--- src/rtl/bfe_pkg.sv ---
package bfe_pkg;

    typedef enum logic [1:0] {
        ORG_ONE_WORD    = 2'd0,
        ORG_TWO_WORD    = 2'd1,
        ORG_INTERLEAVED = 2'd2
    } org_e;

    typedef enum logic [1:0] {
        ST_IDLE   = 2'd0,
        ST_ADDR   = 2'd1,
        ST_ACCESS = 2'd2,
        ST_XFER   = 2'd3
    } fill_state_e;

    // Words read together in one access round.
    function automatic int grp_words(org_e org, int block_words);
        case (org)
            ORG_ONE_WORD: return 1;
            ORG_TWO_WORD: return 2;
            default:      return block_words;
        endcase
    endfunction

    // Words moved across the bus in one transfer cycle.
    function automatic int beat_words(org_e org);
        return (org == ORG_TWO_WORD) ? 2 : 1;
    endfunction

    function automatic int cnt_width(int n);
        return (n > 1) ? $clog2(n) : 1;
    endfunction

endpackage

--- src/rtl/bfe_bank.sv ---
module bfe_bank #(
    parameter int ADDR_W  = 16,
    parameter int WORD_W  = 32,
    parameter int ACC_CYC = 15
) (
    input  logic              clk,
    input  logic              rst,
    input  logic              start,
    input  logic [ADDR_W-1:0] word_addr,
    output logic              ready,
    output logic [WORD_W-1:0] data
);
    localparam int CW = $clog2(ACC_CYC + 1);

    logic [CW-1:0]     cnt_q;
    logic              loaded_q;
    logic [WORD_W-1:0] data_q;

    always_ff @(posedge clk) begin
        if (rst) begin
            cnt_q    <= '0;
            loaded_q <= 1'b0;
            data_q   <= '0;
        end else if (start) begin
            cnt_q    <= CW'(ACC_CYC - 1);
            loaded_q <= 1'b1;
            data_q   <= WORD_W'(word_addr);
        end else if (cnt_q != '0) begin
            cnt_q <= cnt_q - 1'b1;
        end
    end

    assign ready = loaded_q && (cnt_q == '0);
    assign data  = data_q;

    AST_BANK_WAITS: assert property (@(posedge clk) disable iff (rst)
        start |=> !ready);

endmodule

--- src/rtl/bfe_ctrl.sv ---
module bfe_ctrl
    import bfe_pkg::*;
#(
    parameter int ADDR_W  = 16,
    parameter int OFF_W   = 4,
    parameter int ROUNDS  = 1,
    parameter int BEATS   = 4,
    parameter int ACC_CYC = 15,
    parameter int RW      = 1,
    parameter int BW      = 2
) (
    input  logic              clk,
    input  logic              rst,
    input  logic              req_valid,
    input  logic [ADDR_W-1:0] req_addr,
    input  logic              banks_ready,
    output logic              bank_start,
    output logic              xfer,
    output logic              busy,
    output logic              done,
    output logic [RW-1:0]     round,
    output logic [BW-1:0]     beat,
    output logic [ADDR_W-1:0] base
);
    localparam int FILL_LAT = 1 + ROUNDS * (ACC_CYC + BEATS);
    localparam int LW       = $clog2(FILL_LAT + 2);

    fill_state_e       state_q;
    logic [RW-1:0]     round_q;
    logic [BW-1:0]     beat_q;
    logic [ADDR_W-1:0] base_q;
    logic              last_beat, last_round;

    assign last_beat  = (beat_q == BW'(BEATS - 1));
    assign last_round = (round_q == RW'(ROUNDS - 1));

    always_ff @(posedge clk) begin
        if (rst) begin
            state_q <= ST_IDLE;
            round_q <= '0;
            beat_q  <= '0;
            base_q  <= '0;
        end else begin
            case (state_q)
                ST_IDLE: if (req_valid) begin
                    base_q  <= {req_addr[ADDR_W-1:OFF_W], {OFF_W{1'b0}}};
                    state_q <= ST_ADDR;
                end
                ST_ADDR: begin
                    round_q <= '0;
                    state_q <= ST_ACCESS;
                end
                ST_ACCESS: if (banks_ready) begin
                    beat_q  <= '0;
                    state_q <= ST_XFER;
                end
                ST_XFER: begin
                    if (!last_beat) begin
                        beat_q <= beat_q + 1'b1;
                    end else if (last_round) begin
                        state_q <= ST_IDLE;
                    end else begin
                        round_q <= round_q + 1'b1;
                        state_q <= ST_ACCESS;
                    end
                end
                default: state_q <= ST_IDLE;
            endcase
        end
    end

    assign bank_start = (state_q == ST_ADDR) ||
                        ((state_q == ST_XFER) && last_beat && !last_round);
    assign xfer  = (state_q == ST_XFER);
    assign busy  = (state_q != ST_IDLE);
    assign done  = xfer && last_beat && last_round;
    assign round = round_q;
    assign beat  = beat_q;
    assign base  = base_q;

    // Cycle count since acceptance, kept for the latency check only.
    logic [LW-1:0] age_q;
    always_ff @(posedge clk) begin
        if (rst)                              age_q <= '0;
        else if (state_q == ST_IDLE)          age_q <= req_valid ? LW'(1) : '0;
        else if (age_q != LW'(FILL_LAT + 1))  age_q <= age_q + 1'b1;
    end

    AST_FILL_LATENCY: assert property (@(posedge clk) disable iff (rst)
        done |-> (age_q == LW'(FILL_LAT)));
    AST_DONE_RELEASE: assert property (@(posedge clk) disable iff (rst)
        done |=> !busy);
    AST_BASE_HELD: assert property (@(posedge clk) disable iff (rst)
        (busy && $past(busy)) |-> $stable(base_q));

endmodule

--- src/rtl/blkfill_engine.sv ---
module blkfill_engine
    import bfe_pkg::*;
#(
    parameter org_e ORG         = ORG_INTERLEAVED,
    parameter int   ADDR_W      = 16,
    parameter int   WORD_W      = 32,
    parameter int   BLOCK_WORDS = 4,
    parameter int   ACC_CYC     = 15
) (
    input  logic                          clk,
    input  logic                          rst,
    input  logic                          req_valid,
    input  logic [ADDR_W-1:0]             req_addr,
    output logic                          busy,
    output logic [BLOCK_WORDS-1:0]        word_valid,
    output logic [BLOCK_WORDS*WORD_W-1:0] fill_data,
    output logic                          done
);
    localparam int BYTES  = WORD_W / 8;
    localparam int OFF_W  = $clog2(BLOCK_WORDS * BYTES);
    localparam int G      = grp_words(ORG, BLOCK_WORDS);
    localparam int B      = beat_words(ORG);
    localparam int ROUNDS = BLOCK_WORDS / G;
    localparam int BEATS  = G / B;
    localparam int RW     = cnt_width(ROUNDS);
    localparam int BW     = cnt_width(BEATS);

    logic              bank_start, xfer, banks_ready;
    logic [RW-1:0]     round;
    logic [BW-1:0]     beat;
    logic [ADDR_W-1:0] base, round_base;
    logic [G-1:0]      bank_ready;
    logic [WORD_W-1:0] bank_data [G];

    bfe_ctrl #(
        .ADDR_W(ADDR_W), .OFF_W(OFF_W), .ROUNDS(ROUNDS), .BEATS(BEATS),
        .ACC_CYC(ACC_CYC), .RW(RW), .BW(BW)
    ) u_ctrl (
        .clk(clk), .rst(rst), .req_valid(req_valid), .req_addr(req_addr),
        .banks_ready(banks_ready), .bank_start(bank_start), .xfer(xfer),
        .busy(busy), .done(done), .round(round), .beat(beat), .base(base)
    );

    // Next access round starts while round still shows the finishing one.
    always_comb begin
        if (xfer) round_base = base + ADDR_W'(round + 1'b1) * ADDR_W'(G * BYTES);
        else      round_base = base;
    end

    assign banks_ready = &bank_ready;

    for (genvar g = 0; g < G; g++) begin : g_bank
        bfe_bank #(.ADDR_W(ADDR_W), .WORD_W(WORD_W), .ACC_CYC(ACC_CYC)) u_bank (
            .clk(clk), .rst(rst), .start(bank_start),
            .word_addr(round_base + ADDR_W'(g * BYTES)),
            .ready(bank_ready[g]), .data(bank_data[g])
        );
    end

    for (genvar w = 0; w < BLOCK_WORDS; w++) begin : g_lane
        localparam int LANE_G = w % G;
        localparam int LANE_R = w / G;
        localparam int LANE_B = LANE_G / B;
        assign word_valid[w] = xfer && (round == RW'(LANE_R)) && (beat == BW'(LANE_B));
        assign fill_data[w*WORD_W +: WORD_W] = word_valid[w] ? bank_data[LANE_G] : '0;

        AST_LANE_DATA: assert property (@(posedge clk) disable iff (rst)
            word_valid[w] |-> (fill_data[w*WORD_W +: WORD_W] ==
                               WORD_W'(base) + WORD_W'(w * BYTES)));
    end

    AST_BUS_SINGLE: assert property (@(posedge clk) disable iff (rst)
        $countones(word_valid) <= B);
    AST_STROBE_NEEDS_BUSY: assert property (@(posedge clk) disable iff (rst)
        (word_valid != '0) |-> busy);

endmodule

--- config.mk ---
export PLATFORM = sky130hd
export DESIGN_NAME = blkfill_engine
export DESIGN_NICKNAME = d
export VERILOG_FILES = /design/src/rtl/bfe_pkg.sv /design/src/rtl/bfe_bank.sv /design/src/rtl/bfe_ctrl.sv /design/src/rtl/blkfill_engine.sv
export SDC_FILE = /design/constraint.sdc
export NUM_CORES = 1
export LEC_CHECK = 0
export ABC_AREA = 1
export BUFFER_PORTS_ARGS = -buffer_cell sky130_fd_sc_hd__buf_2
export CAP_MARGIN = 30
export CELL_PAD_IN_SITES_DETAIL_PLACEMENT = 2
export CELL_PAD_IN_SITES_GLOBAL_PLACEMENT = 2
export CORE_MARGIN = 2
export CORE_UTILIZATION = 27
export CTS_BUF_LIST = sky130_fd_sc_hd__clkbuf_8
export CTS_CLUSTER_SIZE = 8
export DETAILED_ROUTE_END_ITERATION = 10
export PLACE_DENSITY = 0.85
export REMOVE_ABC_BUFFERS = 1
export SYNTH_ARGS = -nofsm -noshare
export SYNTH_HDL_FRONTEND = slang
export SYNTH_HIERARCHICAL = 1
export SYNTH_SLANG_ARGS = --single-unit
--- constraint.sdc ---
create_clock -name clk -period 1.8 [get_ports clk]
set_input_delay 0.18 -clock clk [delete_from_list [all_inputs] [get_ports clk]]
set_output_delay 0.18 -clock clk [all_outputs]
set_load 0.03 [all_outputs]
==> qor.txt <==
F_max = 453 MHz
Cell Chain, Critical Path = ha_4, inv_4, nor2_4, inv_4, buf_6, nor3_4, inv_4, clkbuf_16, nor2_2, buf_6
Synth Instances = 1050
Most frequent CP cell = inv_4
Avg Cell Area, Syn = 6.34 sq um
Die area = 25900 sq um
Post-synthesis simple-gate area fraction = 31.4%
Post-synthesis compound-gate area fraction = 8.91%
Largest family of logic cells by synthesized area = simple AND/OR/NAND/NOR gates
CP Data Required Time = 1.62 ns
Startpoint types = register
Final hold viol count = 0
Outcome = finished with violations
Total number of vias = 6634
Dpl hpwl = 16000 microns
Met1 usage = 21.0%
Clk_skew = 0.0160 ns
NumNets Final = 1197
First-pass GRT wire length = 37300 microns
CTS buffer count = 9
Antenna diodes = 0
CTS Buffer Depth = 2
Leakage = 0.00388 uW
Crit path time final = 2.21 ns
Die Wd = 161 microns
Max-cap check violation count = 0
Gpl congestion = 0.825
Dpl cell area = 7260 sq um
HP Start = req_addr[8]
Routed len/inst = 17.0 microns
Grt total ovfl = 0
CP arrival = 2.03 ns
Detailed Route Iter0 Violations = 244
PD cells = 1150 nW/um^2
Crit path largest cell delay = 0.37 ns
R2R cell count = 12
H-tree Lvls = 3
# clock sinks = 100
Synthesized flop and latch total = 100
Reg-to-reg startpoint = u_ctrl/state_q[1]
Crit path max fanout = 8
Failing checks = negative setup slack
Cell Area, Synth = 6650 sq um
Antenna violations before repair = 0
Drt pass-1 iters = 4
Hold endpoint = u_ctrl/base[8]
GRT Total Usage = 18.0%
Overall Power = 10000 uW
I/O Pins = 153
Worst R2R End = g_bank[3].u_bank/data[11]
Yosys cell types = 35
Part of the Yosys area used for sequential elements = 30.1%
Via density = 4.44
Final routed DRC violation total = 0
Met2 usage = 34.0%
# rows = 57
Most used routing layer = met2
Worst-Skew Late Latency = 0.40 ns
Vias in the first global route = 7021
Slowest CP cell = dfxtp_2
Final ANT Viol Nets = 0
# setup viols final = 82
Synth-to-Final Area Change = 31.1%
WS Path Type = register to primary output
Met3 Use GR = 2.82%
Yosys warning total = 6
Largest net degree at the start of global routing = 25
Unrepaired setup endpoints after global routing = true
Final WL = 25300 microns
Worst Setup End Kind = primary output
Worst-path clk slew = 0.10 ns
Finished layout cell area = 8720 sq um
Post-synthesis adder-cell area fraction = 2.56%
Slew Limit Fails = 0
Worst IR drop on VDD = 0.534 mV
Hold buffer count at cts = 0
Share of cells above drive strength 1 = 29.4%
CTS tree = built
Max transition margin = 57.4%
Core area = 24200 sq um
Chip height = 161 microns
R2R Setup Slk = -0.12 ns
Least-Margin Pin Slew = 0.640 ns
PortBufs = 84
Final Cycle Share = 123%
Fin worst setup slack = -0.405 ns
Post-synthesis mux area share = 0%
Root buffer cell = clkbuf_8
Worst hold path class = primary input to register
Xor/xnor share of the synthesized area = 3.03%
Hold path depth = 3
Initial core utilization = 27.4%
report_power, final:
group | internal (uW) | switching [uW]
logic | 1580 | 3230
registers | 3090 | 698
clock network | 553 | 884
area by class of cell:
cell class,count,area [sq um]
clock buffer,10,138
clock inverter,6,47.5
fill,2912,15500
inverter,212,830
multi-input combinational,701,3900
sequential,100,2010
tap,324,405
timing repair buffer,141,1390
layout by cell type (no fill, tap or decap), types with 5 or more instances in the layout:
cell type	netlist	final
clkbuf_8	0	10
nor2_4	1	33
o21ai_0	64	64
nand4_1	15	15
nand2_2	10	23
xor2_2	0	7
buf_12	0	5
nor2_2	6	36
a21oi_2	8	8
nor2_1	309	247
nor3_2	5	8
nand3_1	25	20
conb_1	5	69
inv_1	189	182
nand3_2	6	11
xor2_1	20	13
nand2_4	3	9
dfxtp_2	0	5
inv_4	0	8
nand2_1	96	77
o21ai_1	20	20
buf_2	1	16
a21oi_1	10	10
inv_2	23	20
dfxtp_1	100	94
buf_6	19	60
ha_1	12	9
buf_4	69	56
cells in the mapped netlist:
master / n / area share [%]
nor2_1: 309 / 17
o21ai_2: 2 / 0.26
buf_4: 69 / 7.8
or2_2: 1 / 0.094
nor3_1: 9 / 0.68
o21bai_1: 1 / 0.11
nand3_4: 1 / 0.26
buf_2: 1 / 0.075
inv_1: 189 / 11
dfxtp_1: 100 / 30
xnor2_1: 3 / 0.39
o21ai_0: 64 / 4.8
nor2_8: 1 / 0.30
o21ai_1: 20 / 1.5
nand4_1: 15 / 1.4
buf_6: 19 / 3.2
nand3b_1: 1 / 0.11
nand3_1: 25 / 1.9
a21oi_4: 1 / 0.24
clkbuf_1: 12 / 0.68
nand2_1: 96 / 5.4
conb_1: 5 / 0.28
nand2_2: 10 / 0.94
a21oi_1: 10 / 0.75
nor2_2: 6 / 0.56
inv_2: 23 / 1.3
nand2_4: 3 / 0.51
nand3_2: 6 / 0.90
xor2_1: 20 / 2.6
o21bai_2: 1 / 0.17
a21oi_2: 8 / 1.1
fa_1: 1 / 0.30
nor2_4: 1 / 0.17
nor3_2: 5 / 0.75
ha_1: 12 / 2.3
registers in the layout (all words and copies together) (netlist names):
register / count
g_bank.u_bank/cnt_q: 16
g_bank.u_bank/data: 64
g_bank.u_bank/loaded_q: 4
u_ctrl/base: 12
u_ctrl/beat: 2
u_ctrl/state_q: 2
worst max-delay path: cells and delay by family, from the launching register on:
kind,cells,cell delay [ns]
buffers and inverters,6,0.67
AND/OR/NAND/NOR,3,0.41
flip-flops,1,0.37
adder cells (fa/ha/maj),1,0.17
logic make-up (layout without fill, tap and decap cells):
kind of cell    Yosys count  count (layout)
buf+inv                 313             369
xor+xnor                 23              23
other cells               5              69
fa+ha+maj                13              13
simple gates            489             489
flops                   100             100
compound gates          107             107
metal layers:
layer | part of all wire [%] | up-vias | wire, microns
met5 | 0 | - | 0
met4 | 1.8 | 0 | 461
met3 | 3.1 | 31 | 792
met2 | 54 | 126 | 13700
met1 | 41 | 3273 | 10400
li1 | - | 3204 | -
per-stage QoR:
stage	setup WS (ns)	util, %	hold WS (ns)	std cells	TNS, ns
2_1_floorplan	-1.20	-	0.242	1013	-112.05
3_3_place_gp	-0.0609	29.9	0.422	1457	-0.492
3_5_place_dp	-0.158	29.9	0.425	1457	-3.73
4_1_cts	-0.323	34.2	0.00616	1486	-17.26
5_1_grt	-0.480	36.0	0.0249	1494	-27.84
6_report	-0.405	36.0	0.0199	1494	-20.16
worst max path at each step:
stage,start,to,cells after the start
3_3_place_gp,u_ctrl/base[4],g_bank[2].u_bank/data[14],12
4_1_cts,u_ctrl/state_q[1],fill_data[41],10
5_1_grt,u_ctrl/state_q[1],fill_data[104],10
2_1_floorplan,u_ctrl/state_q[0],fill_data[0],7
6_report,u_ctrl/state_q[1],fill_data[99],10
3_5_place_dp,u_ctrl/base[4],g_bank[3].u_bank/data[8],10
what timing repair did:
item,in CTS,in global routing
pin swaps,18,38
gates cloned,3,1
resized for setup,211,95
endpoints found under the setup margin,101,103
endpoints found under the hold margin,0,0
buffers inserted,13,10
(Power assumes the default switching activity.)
═══
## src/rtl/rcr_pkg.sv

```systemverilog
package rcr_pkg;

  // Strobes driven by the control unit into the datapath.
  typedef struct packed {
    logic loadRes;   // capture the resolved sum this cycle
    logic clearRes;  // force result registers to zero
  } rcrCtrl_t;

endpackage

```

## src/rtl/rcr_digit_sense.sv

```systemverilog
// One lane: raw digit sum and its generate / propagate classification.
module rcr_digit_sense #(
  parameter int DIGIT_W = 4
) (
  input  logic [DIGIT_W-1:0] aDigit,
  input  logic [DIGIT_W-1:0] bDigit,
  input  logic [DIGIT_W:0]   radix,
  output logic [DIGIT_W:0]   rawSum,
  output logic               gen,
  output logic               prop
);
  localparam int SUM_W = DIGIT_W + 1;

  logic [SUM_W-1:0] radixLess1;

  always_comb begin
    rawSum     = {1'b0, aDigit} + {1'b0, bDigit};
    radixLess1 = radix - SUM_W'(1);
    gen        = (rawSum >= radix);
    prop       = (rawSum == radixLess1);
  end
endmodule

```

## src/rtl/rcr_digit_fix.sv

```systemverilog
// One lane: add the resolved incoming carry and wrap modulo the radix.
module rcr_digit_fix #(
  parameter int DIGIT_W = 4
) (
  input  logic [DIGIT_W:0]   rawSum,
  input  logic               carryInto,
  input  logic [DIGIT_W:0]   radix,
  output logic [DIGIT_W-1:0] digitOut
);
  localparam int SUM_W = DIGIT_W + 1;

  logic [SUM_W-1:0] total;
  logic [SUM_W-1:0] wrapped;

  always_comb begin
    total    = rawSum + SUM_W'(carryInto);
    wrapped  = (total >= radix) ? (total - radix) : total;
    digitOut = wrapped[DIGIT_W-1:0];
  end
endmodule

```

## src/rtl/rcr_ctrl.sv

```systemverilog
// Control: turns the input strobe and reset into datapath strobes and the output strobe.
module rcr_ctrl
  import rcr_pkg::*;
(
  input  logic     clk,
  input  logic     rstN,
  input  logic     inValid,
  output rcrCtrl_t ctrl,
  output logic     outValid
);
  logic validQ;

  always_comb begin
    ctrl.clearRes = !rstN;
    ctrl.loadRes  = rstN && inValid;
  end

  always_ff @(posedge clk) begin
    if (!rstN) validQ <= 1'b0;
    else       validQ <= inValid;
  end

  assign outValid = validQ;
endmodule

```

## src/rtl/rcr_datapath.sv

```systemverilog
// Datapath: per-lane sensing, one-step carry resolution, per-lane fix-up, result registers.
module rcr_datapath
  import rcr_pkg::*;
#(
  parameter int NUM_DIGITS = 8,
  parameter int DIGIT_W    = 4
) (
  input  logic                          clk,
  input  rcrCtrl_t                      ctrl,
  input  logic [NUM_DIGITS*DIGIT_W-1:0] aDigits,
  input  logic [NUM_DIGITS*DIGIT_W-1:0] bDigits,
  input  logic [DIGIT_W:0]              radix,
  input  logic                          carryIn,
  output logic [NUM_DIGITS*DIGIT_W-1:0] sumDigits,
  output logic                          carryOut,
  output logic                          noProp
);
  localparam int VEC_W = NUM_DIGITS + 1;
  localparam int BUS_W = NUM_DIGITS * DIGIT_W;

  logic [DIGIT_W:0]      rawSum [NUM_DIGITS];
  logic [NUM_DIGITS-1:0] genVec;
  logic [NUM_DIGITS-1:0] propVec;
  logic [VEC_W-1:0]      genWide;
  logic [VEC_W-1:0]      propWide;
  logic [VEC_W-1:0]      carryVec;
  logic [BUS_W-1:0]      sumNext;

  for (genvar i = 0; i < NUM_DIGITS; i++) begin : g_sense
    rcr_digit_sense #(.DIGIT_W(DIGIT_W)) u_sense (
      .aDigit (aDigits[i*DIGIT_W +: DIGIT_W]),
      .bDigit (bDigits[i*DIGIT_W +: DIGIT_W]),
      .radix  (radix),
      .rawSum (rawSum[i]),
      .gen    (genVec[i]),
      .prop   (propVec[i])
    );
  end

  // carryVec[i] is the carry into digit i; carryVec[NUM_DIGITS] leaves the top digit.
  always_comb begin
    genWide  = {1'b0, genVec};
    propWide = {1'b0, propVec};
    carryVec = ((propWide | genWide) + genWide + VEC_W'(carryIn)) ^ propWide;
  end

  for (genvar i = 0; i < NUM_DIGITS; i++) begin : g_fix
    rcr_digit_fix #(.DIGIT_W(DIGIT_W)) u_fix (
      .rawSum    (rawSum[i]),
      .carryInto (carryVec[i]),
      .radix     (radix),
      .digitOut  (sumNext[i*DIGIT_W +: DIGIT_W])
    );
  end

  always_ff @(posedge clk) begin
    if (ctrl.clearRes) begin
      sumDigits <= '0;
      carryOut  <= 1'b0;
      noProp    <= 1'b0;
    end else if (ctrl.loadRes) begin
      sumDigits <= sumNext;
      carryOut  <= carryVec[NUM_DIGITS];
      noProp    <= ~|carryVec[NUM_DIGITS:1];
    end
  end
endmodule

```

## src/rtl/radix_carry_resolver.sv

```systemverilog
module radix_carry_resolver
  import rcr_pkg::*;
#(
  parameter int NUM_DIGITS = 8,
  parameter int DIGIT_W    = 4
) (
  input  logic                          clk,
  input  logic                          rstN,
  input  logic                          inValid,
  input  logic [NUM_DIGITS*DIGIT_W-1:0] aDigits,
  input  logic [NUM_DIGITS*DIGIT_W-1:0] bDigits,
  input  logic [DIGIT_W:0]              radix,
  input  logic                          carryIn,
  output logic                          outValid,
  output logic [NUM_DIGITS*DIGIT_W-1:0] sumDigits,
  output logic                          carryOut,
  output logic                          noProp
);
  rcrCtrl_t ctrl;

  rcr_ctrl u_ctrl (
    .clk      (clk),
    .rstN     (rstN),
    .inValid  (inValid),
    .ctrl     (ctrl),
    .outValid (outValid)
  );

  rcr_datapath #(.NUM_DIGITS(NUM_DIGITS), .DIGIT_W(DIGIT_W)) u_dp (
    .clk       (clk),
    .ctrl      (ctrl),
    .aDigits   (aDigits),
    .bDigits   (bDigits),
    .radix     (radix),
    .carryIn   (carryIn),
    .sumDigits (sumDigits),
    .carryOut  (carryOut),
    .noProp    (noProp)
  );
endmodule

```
═══
§ Prompt:
Wherever "Most" appears in a line of the entries, copy that line.

§ Response to this task:
Most frequent CP cell = inv_4
Most used routing layer = met2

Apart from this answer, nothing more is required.